I came across LMax Disruptor when reading about Log4j asynchronous logger. Since the Disruptor is rather interesting, I attempted something similar but at a smaller scope, just to capture the main idea of this utility.
Take Log4j for a use case. Under the hood, this logging piece is doing quite a heavy work. It must log messages from multiple threads of execution, it must send the logs to different endpoints (console, files, web services,…). A simple logging in synchronous mode, single-threaded event handler, might hurt the performance. Suppose that we have one thread per endpoint, then we have a n-m threads multicast problem. If each consumer thread has a private queue, as a simple solution, then we will face performance problem. In particular, it is the pressure on the GC, and cache miss, both due to multiple queues shrinkage/growth - LMax actually provided experimental data supporting this finding.
A more complex use case is at LMax themselves, which we will peek at later.
My goal is to implement the n-m threads multicast disruptor. My implementation is about 300 lines of Scala, a minuscule compared to LMax full fledged implementation. However, I hope to capture just the core spirit of the disruptor, and you may find it is easier to catch the idea of the design. Here is there requirement, in form of a compact test suite:
A Disruptor
The API is simple:
import np.conature.util.Disruptor
import Disruptor.Handler
That’s it, we have a Disruptor[T]
which is the broker for producing and consuming events of type
T
. The Handler[T]
is the interface for the consumer.
trait Handler[T] {
def apply(x: T): Unit
def postStop(): Unit = ()
}
The disruptor will spawn one thread per handler, which would apply()
on the event, and perform
postStop()
cleanup should the following happen: the disruptor stops, the handler encounters
non-recoverable errors, or the handler throws an InterruptedException
to opt out.
The test is to have 4 publisher threads, which produce integers in some non-overlap range. There are 6 readers registered with the disruptor. Each reader must assert that it receive all the integers, each at most once.
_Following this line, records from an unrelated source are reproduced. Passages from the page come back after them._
`config.mk`:
```
export PLATFORM = sky130hd
export DESIGN_NAME = hazardDetector
export DESIGN_NICKNAME = d
export VERILOG_FILES = /design/src/proc_pkg.sv /design/src/hazardDetector.sv
export VERILOG_INCLUDE_DIRS = /design/src /design/src/include
export SDC_FILE = /design/constraint.sdc
export NUM_CORES = 1
export LEC_CHECK = 0
export BUFFER_PORTS_ARGS = -buffer_cell sky130_fd_sc_hd__buf_2
export CELL_PAD_IN_SITES_DETAIL_PLACEMENT = 0
export CELL_PAD_IN_SITES_GLOBAL_PLACEMENT = 1
export CORE_AREA = 2 2 39 41
export DETAILED_ROUTE_END_ITERATION = 12
export DIE_AREA = 0 0 41 43
export PLACE_DENSITY_LB_ADDON = 0.1
export REMOVE_ABC_BUFFERS = 1
export SYNTH_ARGS = -nofsm -noshare
export SYNTH_HDL_FRONTEND = slang
export SYNTH_SLANG_ARGS = --single-unit
export TNS_END_PERCENT = 50
```
`constraint.sdc`:
```
create_clock -name vclk -period 0.9
set_input_delay 0.09 -clock vclk [all_inputs]
set_output_delay 0.09 -clock vclk [all_outputs]
set_load 0.03 [all_outputs]
```
### config.mk
export PLATFORM = sky130hd
export DESIGN_NAME = fetchInstruction
export DESIGN_NICKNAME = d
export VERILOG_FILES = /design/src/proc_pkg.sv /design/src/fetchInstruction.sv
export VERILOG_INCLUDE_DIRS = /design/src /design/src/include
export SDC_FILE = /design/constraint.sdc
export NUM_CORES = 1
export LEC_CHECK = 0
export BUFFER_PORTS_ARGS = -buffer_cell sky130_fd_sc_hd__buf_2
export CAP_MARGIN = 20
export CORE_MARGIN = 4
export CORE_UTILIZATION = 30
export CTS_CLUSTER_SIZE = 12
export DETAILED_ROUTE_END_ITERATION = 8
export GPL_ROUTABILITY_DRIVEN = 0
export RECOVER_POWER = 50
export SLEW_MARGIN = 40
export SYNTH_ARGS = -nofsm -noshare
export SYNTH_HDL_FRONTEND = slang
export SYNTH_SLANG_ARGS = --single-unit
### constraint.sdc
create_clock -name clk -period 3.37 [get_ports clk]
set_input_delay 0.5055 -clock clk [delete_from_list [all_inputs] [get_ports clk]]
set_output_delay 0.5055 -clock clk [all_outputs]
set_load 0.05 [all_outputs]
Publishers can produce items one by one or by random sized chunks. Readers and publishers can opt out of the disruptor at any time, without affecting the ones that stay. The disruptor has two shutdown modes; if it is a graceful shutdown, the readers must be able to read all published items so far; if it a forced shutdown, the readers just stop asap.
While the readers are managed by the disruptor, there are no explicit publishers. From any execution thread, the code just calls Disruptor API to reserve, write, and then publish. For example, to write 5 items:
val numItemsToWrite = 5
val rangeToWrite = disruptor.claimNext(numItemsToWrite)
if (rangeToWrite._1 != -1)
try
for (j <- rangeToWrite._1 to rangeToWrite._2)
disruptor.write(j, new Item())
finally
disruptor.publish(rangeToWrite)
Disruptor.claimNext(nums)
will return after the disruptor reserve nums
slots for writing.
The return is a tuple, where low value equals to -1
signals that this disruptor has
stopped. Other wise, the caller has all slots from low to high, inclusively, for writing. Notice
that rangeToWrite._1 = rangeToWrite._2
when caller asked for one slot. The sequences provided is
abstracted by the disruptor, caller will see an increasing sequence. Disruptor.write()
has no
contention, while
Disruptor.publish()
may have some contention but will eventually success. Calling publish()
is
the signal for reader to consume the items, otherwise the whole disruptor will stuck at the
un-published reserved items. Thus the caller must always call publish()
. Elsewhere, there are
discussions on the overflow of the sequence number, i.e. 64-bit long is so large that overflow
does not happen in practice. However, since JVM long is 2’s complement, if we are careful then
overflow is not a problem.
The implementation is a ring buffer, where readers/writers are wrapped around, but never overlap.
This requires some wait strategy: as long as the slowest reader has not finished a slot, the
disruptor will not grant and any claimNext()
that overwrites the slot. Basically we have three
choices for concurrency problem: lock-free (very difficult), blocking wait with lock (difficult),
spin lock (easy, almost a cheat). In our case, there is nothing to do beside waiting, so we have
two choices: either a real lock or a spin lock. LMax provides both wait strategies, reasoning that
spin lock is better under high load. For my simple implementation, the strategies are fixed:
writers will spin with CAS (compare and set) should they have to compete among themselves, while
writers/readers signalling are blocking wait.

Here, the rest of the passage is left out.